■ What this task involves
Look through the data below for the string "floorplan", and copy every line where it turns up.
==== Material to process ====
$ cat src/rtl/switch_allocator_pkg.sv
// Shared router constants and port encoding for the switch allocator.
// Build option: SA_GRANT_CNT_EN adds per-output grant counters.
package switch_allocator_pkg;

    localparam int PORT_NUM  = 5;
    localparam int VC_NUM    = 2;
    localparam int PORT_SIZE = $clog2(PORT_NUM);
    localparam int VC_SIZE   = $clog2(VC_NUM);
    localparam int CNT_W     = 16;

    typedef enum logic [2:0] {
        LOCAL = 3'd0,
        NORTH = 3'd1,
        SOUTH = 3'd2,
        WEST  = 3'd3,
        EAST  = 3'd4
    } port_t;

endpackage

$ cat src/rtl/switch_allocator_if.sv
// Request/grant bundle between the input ports, the allocator and the crossbar.
// Build option: SA_GRANT_CNT_EN (counters live on the allocator, not here).
interface switch_allocator_if #(
    parameter int PORT_NUM = switch_allocator_pkg::PORT_NUM,
    parameter int VC_NUM   = switch_allocator_pkg::VC_NUM
);
    import switch_allocator_pkg::*;

    localparam int VC_SIZE   = $clog2(VC_NUM);
    localparam int PORT_SIZE = $clog2(PORT_NUM);

    logic  [PORT_NUM-1:0][VC_NUM-1:0]              request;
    port_t [PORT_NUM-1:0][VC_NUM-1:0]              out_port;
    logic  [PORT_NUM-1:0][VC_NUM-1:0][VC_SIZE-1:0] downstream_vc;
    logic  [PORT_NUM-1:0][VC_NUM-1:0]              on_off;

    logic  [PORT_NUM-1:0]                valid;
    logic  [PORT_NUM-1:0][VC_SIZE-1:0]   vc_sel;
    logic  [PORT_NUM-1:0]                xb_valid;
    logic  [PORT_NUM-1:0][PORT_SIZE-1:0] xb_sel;
    logic  [PORT_NUM-1:0][VC_SIZE-1:0]   xb_vc;

    modport master (
        output request, out_port, downstream_vc, on_off,
        input  valid, vc_sel, xb_valid, xb_sel, xb_vc
    );

    modport slave (
        input  request, out_port, downstream_vc, on_off,
        output valid, vc_sel, xb_valid, xb_sel, xb_vc
    );

endinterface

$ cat src/rtl/switch_allocator_rr_arbiter.sv
// Round-robin arbiter: one-hot grant plus index, pointer moves past the
// granted slot only when the caller confirms the grant via update_i.
module rr_arbiter #(
    parameter  int N = 2,
    localparam int W = (N > 1) ? $clog2(N) : 1
) (
    input  logic         clk,
    input  logic         rst,
    input  logic [N-1:0] req_i,
    input  logic         update_i,
    output logic [N-1:0] gnt_o,
    output logic [W-1:0] idx_o
);

    logic [W-1:0] ptr;

    always_comb begin
        logic found;
        int   j;
        found = 1'b0;
        j     = 0;
        gnt_o = '0;
        idx_o = '0;
        for (int k = 0; k < N; k++) begin
            j = int'(ptr) + k;
            if (j >= N) j = j - N;
            if (!found && req_i[j]) begin
                found    = 1'b1;
                gnt_o[j] = 1'b1;
                idx_o    = W'(j);
            end
        end
    end

    always_ff @(posedge clk or negedge rst) begin
        if (!rst) begin
            ptr <= '0;
        end else if (update_i && |req_i) begin
            ptr <= (int'(idx_o) == N - 1) ? '0 : idx_o + 1'b1;
        end
    end

endmodule

$ cat src/rtl/switch_allocator.sv
// Separable input-first switch allocator: per-input VC round-robin, then
// per-output input round-robin. Build option: SA_GRANT_CNT_EN.
module switch_allocator #(
    parameter int PORT_NUM = switch_allocator_pkg::PORT_NUM,
    parameter int VC_NUM   = switch_allocator_pkg::VC_NUM
) (
    input  logic clk,
    input  logic rst,
    switch_allocator_if.slave bus
`ifdef SA_GRANT_CNT_EN
    ,
    output logic [PORT_NUM-1:0][15:0] grant_cnt_o
`endif
);
    import switch_allocator_pkg::*;

    localparam int VC_SIZE   = $clog2(VC_NUM);
    localparam int PORT_SIZE = $clog2(PORT_NUM);

    logic  [PORT_NUM-1:0][VC_NUM-1:0]    elig;
    logic  [PORT_NUM-1:0][VC_NUM-1:0]    s1_gnt;
    logic  [PORT_NUM-1:0][VC_SIZE-1:0]   cv;
    logic  [PORT_NUM-1:0]                cand;
    port_t [PORT_NUM-1:0]                cand_port;
    logic  [PORT_NUM-1:0][PORT_NUM-1:0]  s2_req;
    logic  [PORT_NUM-1:0][PORT_NUM-1:0]  s2_gnt;
    logic  [PORT_NUM-1:0][PORT_SIZE-1:0] w;
    logic  [PORT_NUM-1:0]                out_gnt;
    logic  [PORT_NUM-1:0]                in_won;

    // Out-of-range routes are filtered before on_off is indexed.
    always_comb begin
        elig = '0;
        for (int p = 0; p < PORT_NUM; p++) begin
            for (int v = 0; v < VC_NUM; v++) begin
                if (bus.request[p][v] &&
                    int'(bus.out_port[p][v]) < PORT_NUM) begin
                    elig[p][v] = bus.on_off[bus.out_port[p][v]]
                                           [bus.downstream_vc[p][v]];
                end
            end
        end
    end

    for (genvar p = 0; p < PORT_NUM; p++) begin : g_in
        rr_arbiter #(.N(VC_NUM)) u_vc_arb (
            .clk      (clk),
            .rst      (rst),
            .req_i    (elig[p]),
            .update_i (in_won[p]),
            .gnt_o    (s1_gnt[p]),
            .idx_o    (cv[p])
        );
        assign cand[p]      = |s1_gnt[p];
        assign cand_port[p] = bus.out_port[p][cv[p]];
    end

    for (genvar o = 0; o < PORT_NUM; o++) begin : g_out
        for (genvar p = 0; p < PORT_NUM; p++) begin : g_req
            assign s2_req[o][p] = cand[p] && (int'(cand_port[p]) == o);
        end
        assign out_gnt[o] = |s2_req[o];
        rr_arbiter #(.N(PORT_NUM)) u_port_arb (
            .clk      (clk),
            .rst      (rst),
            .req_i    (s2_req[o]),
            .update_i (out_gnt[o]),
            .gnt_o    (s2_gnt[o]),
            .idx_o    (w[o])
        );
    end

    always_comb begin
        in_won = '0;
        for (int o = 0; o < PORT_NUM; o++) begin
            in_won = in_won | s2_gnt[o];
        end
    end

    // rst gates every output so a mid-cycle reset kills grants at once.
    always_comb begin
        bus.valid    = '0;
        bus.vc_sel   = '0;
        bus.xb_valid = '0;
        bus.xb_sel   = '0;
        bus.xb_vc    = '0;
        if (rst) begin
            for (int p = 0; p < PORT_NUM; p++) begin
                if (in_won[p]) begin
                    bus.valid[p]  = 1'b1;
                    bus.vc_sel[p] = cv[p];
                end
            end
            for (int o = 0; o < PORT_NUM; o++) begin
                if (out_gnt[o]) begin
                    bus.xb_valid[o] = 1'b1;
                    bus.xb_sel[o]   = w[o];
                    bus.xb_vc[o]    = bus.downstream_vc[w[o]][cv[w[o]]];
                end
            end
        end
    end

`ifdef SA_GRANT_CNT_EN
    always_ff @(posedge clk or negedge rst) begin
        if (!rst) begin
            grant_cnt_o <= '0;
        end else begin
            for (int o = 0; o < PORT_NUM; o++) begin
                if (out_gnt[o] && grant_cnt_o[o] != 16'hFFFF) begin
                    grant_cnt_o[o] <= grant_cnt_o[o] + 16'd1;
                end
            end
        end
    end
`endif

endmodule
$ cat src/flat_wrapper.sv
// flat-port wrapper written by rule: the top's interface ports become plain ports
module switch_allocator_flat import switch_allocator_pkg::*;
#(
    parameter int PORT_NUM = switch_allocator_pkg::PORT_NUM,
    parameter int VC_NUM   = switch_allocator_pkg::VC_NUM
)
  (clk, rst, bus_request, bus_out_port, bus_downstream_vc, bus_on_off, bus_valid, bus_vc_sel, bus_xb_valid, bus_xb_sel, bus_xb_vc);
  switch_allocator_if #(.PORT_NUM(PORT_NUM), .VC_NUM(VC_NUM)) bus_i ();
  input  logic clk;
  input  logic rst;
  input wire logic [$bits(bus_i.request)-1:0] bus_request;
  input wire logic [$bits(bus_i.out_port)-1:0] bus_out_port;
  input wire logic [$bits(bus_i.downstream_vc)-1:0] bus_downstream_vc;
  input wire logic [$bits(bus_i.on_off)-1:0] bus_on_off;
  output wire logic [$bits(bus_i.valid)-1:0] bus_valid;
  output wire logic [$bits(bus_i.vc_sel)-1:0] bus_vc_sel;
  output wire logic [$bits(bus_i.xb_valid)-1:0] bus_xb_valid;
  output wire logic [$bits(bus_i.xb_sel)-1:0] bus_xb_sel;
  output wire logic [$bits(bus_i.xb_vc)-1:0] bus_xb_vc;
  assign bus_i.request = bus_request;
  assign bus_i.out_port = bus_out_port;
  assign bus_i.downstream_vc = bus_downstream_vc;
  assign bus_i.on_off = bus_on_off;
  assign bus_valid = bus_i.valid;
  assign bus_vc_sel = bus_i.vc_sel;
  assign bus_xb_valid = bus_i.xb_valid;
  assign bus_xb_sel = bus_i.xb_sel;
  assign bus_xb_vc = bus_i.xb_vc;
  switch_allocator #(.PORT_NUM(PORT_NUM), .VC_NUM(VC_NUM)) u_core (.clk(clk), .rst(rst), .bus(bus_i));
endmodule
$ cat config.mk
export PLATFORM = sky130hd
export DESIGN_NAME = switch_allocator_flat
export DESIGN_NICKNAME = d
export VERILOG_FILES = /design/src/rtl/switch_allocator_pkg.sv /design/src/rtl/switch_allocator_if.sv /design/src/rtl/switch_allocator_rr_arbiter.sv /design/src/rtl/switch_allocator.sv /design/src/flat_wrapper.sv
export SDC_FILE = /design/constraint.sdc
export NUM_CORES = 1
export LEC_CHECK = 0
export BUFFER_PORTS_ARGS = -buffer_cell sky130_fd_sc_hd__buf_4
export CAP_MARGIN = 30
export CORE_MARGIN = 5
export CORE_UTILIZATION = 44
export DETAILED_ROUTE_END_ITERATION = 8
export PLACE_DENSITY_LB_ADDON = 0.12
export SLEW_MARGIN = 5
export SYNTH_ARGS = -nofsm -noshare
export SYNTH_HDL_FRONTEND = slang
export SYNTH_SLANG_ARGS = --single-unit
$ cat constraint.sdc
create_clock -name clk -period 17.9 [get_ports clk]
set_input_delay 3.58 -clock clk [delete_from_list [all_inputs] [get_ports clk]]
set_output_delay 3.58 -clock clk [all_outputs]
set_load 0.01 [all_outputs]
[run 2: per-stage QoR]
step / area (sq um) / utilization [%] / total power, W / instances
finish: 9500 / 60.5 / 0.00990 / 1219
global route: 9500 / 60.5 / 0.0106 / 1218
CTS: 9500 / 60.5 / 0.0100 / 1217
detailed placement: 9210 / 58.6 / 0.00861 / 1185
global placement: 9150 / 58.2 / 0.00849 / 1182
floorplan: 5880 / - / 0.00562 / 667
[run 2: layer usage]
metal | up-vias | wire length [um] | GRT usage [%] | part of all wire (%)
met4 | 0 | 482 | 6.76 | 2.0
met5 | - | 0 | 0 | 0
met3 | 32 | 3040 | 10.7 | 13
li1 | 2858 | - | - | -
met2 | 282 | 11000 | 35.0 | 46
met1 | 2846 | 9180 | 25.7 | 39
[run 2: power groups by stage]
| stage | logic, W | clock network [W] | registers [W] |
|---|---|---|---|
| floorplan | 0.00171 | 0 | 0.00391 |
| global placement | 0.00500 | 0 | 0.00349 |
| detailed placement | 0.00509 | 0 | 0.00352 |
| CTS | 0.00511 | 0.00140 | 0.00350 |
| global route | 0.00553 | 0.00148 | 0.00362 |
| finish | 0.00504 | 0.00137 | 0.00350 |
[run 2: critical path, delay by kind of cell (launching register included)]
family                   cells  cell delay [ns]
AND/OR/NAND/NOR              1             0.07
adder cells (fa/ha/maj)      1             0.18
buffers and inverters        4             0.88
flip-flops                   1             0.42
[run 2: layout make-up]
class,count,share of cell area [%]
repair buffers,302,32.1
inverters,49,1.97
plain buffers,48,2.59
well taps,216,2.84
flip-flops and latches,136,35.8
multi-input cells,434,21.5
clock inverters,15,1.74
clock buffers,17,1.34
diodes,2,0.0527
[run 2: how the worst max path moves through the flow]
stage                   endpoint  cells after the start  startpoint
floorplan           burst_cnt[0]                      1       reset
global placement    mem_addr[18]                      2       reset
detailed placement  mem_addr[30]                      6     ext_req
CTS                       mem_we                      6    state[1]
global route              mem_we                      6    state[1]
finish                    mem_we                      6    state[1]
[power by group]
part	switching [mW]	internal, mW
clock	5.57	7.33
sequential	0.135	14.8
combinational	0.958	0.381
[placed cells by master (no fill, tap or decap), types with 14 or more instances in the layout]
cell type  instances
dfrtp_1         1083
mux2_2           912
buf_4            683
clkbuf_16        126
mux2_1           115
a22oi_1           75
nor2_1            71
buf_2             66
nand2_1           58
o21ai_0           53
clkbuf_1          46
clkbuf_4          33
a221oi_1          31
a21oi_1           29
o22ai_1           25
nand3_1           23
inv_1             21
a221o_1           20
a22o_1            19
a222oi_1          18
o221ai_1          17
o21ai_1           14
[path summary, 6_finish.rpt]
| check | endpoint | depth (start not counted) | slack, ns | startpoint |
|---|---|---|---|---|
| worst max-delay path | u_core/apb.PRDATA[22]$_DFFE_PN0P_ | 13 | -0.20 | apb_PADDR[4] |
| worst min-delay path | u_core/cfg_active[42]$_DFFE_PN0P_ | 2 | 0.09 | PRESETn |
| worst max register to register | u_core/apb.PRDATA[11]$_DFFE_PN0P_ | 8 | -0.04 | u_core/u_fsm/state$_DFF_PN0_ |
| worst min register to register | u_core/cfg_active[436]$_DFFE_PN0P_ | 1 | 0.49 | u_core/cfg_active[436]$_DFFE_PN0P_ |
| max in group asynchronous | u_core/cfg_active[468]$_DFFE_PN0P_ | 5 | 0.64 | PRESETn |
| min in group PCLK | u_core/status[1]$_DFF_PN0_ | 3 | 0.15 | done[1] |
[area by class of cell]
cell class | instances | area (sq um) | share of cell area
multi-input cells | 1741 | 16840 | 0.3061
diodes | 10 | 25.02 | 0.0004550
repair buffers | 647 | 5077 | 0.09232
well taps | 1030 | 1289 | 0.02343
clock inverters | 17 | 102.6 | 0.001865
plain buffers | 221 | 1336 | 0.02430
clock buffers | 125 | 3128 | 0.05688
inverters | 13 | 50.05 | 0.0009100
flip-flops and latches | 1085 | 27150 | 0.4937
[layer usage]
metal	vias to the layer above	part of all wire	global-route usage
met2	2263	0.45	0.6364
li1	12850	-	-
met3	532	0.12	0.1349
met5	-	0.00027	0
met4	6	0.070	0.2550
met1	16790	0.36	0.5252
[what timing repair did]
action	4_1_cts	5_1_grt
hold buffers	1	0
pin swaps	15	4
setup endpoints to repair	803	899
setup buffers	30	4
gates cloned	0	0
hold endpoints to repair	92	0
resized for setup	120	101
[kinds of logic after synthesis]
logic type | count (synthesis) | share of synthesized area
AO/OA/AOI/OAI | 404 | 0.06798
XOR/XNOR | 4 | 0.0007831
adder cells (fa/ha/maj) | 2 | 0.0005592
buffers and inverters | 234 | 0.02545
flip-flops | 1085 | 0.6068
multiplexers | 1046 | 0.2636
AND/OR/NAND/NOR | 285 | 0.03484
$ cat src/rtl/c64_bus_pkg.sv
// Shared types and constants for the C64 system-bus arbitration logic.
// Contents: arbiter state encoding, stall-counter width, default BA-to-AEC
// stall, statistics width and the bus-owner enum used by the address decoders.
package c64_bus_pkg;

  localparam int unsigned CNT_W                = 4;
  localparam int unsigned DEFAULT_STALL_CYCLES = 3;
  localparam int unsigned STATS_W              = 16;

  typedef enum logic [1:0] {
    CPU_OWN = 2'd0,
    BA_WAIT = 2'd1,
    VIC_OWN = 2'd2,
    RELEASE = 2'd3
  } arb_state_e;

  typedef enum logic {
    OWNER_CPU = 1'b0,
    OWNER_VIC = 1'b1
  } bus_owner_e;

  // Which master drives the address bus in a given arbiter state.
  function automatic bus_owner_e owner_of(input arb_state_e s);
    return (s == VIC_OWN) ? OWNER_VIC : OWNER_CPU;
  endfunction

endpackage

$ cat src/rtl/c64_ba_countdown.sv
// Loadable down counter with a zero flag; times the BA-low window before a
// DMA master takes the bus.
// Ports: clk, reset (async, active-high), load/load_val (load has priority),
// dec (decrement, holds at zero), zero_c (combinational count==0 flag).
module c64_ba_countdown
  import c64_bus_pkg::*;
(
  input  logic             clk,
  input  logic             reset,
  input  logic             load,
  input  logic [CNT_W-1:0] load_val,
  input  logic             dec,
  output logic             zero_c
);

  logic [CNT_W-1:0] cnt;

  always_ff @(posedge clk or posedge reset) begin
    if (reset) begin
      cnt <= '0;
    end else if (load) begin
      cnt <= load_val;
    end else if (dec && !zero_c) begin
      cnt <= cnt - CNT_W'(1);
    end
  end

  assign zero_c = (cnt == '0);

endmodule

$ cat src/rtl/c64_bus_arbiter.sv
// Arbitrates the system memory bus between the 6502 core and the VIC-II
// fetch engine with C64 BA/AEC semantics: BA drops on a VIC request, CPU
// writes may finish during the stall window, then the VIC owns the bus
// until it releases it, followed by one turnaround cycle.
// Ports: clk, reset (async, active-high); cpu_ab/cpu_do/cpu_we from the CPU,
// cpu_rdy back to its sequencer; vic_req/vic_ab from the VIC, vic_grant back;
// ba; muxed mem_ab/mem_do/mem_we. All outputs are combinational from the
// registered state and current inputs.
// Build option: define ARB_STATS_EN to add the stolen_cycles counter port.
module c64_bus_arbiter
  import c64_bus_pkg::*;
#(
  parameter int unsigned STALL_CYCLES = DEFAULT_STALL_CYCLES,
  parameter int unsigned ADDR_W       = 16
) (
  input  logic              clk,
  input  logic              reset,
  input  logic [ADDR_W-1:0] cpu_ab,
  input  logic [7:0]        cpu_do,
  input  logic              cpu_we,
  output logic              cpu_rdy,
  input  logic              vic_req,
  input  logic [ADDR_W-1:0] vic_ab,
  output logic              vic_grant,
  output logic              ba,
  output logic [ADDR_W-1:0] mem_ab,
  output logic [7:0]        mem_do,
  output logic              mem_we
`ifdef ARB_STATS_EN
  ,
  output logic [STATS_W-1:0] stolen_cycles
`endif
);

  arb_state_e state;
  logic       cnt_load_c;
  logic       cnt_dec_c;
  logic       cnt_zero_c;

  // Counter is armed on the request edge and only runs while the request holds.
  assign cnt_load_c = (state == CPU_OWN) && vic_req;
  assign cnt_dec_c  = (state == BA_WAIT) && vic_req;

  c64_ba_countdown u_countdown (
    .clk      (clk),
    .reset    (reset),
    .load     (cnt_load_c),
    .load_val (CNT_W'(STALL_CYCLES - 1)),
    .dec      (cnt_dec_c),
    .zero_c   (cnt_zero_c)
  );

  // State register; a dropped request in BA_WAIT beats an expiring count.
  always_ff @(posedge clk or posedge reset) begin
    if (reset) begin
      state <= CPU_OWN;
    end else begin
      case (state)
        CPU_OWN: if (vic_req) state <= BA_WAIT;
        BA_WAIT: begin
          if (!vic_req)        state <= CPU_OWN;
          else if (cnt_zero_c) state <= VIC_OWN;
        end
        VIC_OWN: if (!vic_req) state <= RELEASE;
        RELEASE: state <= CPU_OWN;
        default: state <= CPU_OWN;
      endcase
    end
  end

  // Bus mux and handshake outputs; only the VIC state swaps the address.
  always_comb begin
    ba        = 1'b1;
    vic_grant = 1'b0;
    cpu_rdy   = 1'b1;
    mem_do    = cpu_do;
    mem_we    = cpu_we;
    mem_ab    = (owner_of(state) == OWNER_VIC) ? vic_ab : cpu_ab;
    case (state)
      CPU_OWN: ;
      BA_WAIT: begin
        ba      = 1'b0;
        cpu_rdy = cpu_we;
      end
      VIC_OWN: begin
        ba        = 1'b0;
        vic_grant = 1'b1;
        cpu_rdy   = 1'b0;
        mem_we    = 1'b0;
      end
      RELEASE: begin
        ba      = 1'b0;
        cpu_rdy = 1'b0;
        mem_we  = 1'b0;
      end
      default: ;
    endcase
  end

`ifdef ARB_STATS_EN
  logic steal_c;

  // A cycle is stolen whenever the CPU cannot make progress on the bus.
  assign steal_c = (state == VIC_OWN) || (state == RELEASE) ||
                   ((state == BA_WAIT) && !cpu_we);

  // Saturating stolen-cycle counter.
  always_ff @(posedge clk or posedge reset) begin
    if (reset) begin
      stolen_cycles <= '0;
    end else if (steal_c && (stolen_cycles != {STATS_W{1'b1}})) begin
      stolen_cycles <= stolen_cycles + STATS_W'(1);
    end
  end
`endif

endmodule
$ cat config.mk
export PLATFORM = sky130hd
export DESIGN_NAME = c64_bus_arbiter
export DESIGN_NICKNAME = d
export VERILOG_FILES = /design/src/rtl/c64_bus_pkg.sv /design/src/rtl/c64_ba_countdown.sv /design/src/rtl/c64_bus_arbiter.sv
export SDC_FILE = /design/constraint.sdc
export NUM_CORES = 1
export LEC_CHECK = 0
export ABC_AREA = 1
export CAP_MARGIN = 20
export CORE_MARGIN = 10
export CORE_UTILIZATION = 26
export DETAILED_ROUTE_END_ITERATION = 10
export PLACE_DENSITY = 0.79
export SKIP_LAST_GASP = 1
export SYNTH_ARGS = -nofsm -noshare
export SYNTH_HDL_FRONTEND = slang
export SYNTH_SLANG_ARGS = --single-unit
$ cat constraint.sdc
create_clock -name clk -period 1.58 [get_ports clk]
set_clock_uncertainty 0.15 [all_clocks]
set_input_delay 0.316 -clock clk [delete_from_list [all_inputs] [get_ports clk]]
set_output_delay 0.316 -clock clk [all_outputs]
set_load 0.05 [all_outputs]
====
■ Exercise output
floorplan: 5880 / - / 0.00562 / 667
| floorplan | 0.00171 | 0 | 0.00391 |
floorplan           burst_cnt[0]                      1       reset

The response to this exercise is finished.